Similar to in_col_types and out_col_types, the base Operator class has the edit_cols, append_cols and delete_cols parameters that are needed if the Operator is using the above APIs. These parameters help JobBuilder realize the back edges which are further used to build the auxiliary graph and plan stages.

Exercise 3

Task: Use Popper’s error handling APIs to catch and fix ML errors.

In this exercise, we introduce synthentic errors into the translation model. Change your translation to

  translated_text = random.choices([text, translated_text], weights=[0.1, 0.9])[0]

Now because the translations can be incorrect, we want to send them back to the classifier. If the classifier again classifies it as non-english, we would like to drop the row.

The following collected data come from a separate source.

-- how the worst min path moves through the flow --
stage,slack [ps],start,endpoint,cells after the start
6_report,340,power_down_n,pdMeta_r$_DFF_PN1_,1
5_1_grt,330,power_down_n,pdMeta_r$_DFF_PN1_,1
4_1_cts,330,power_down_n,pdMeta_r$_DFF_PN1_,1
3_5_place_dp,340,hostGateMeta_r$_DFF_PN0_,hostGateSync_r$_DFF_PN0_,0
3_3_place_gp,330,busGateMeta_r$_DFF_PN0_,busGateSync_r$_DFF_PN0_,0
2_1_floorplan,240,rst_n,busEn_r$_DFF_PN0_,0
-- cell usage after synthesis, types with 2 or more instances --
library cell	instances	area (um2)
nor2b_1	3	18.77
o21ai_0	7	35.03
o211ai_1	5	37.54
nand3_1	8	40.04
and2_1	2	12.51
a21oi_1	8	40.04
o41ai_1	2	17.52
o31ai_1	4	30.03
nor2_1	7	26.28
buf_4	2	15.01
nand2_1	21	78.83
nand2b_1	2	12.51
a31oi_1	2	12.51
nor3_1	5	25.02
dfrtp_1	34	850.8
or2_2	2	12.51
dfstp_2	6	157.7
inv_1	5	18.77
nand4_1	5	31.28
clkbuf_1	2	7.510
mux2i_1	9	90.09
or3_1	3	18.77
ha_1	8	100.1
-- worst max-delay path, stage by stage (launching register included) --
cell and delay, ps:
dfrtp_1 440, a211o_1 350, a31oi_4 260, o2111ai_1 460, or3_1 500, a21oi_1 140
File: config.mk
export PLATFORM = sky130hd
export DESIGN_NAME = psg_power_status
export DESIGN_NICKNAME = d
export VERILOG_FILES = /design/src/psg_pkg.sv /design/src/psg_sync.sv /design/src/psg_event_bank.sv /design/src/psg_power_status.sv
export SDC_FILE = /design/constraint.sdc
export NUM_CORES = 1
export LEC_CHECK = 0
export ABC_CLOCK_PERIOD_IN_PS = 2200
export BUFFER_PORTS_ARGS = -buffer_cell sky130_fd_sc_hd__buf_4
export CORE_ASPECT_RATIO = 0.75
export CORE_MARGIN = 10
export CORE_UTILIZATION = 60
export CTS_BUF_LIST = sky130_fd_sc_hd__clkbuf_4
export CTS_CLUSTER_SIZE = 25
export DETAILED_ROUTE_END_ITERATION = 16
export GPL_ROUTABILITY_DRIVEN = 1
export GPL_TIMING_DRIVEN = 0
export PLACE_DENSITY = 0.81
export SYNTH_ARGS = -nofsm -noshare
export SYNTH_HDL_FRONTEND = slang
export SYNTH_SLANG_ARGS = --single-unit
File: constraint.sdc
create_clock -name clk -period 2.2 [get_ports clk]
set_input_delay 0.33 -clock clk [delete_from_list [all_inputs] [get_ports clk]]
set_output_delay 0.33 -clock clk [all_outputs]
set_load 0.01 [all_outputs]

Additionally, try outputting the translated along with the original line to a separate file.

Starting with the multi-lingual sentiment analysis job from Exercise 2, implement error handling that:

Synthetically make translations erroneous

Send translated texts back to the classifier to double check that they are now in English

Prevents infinite loops by tracking which rows have already been translated

Drops rows that fail to identify as English even after translation

Outputs the translated and original lines to a separate file (translations.csv)

The workflow should follow this structure:

exercise_3

Need help getting started?

1. Try using the `row.append()` method to add another row with translated line back to the output of the `LineReader` operator. Make sure, you specify `b"line"` in `append_cols` parameter. 2. Test by forcefully adding a random choice to simulate translation errors to see if you can successsfully drop the translated rows trying to get translated again. 3. You can `yield row.append(...)` and `yield Row(...)` from translator. The second yield (output row) is the one that can be written in `translations.csv`.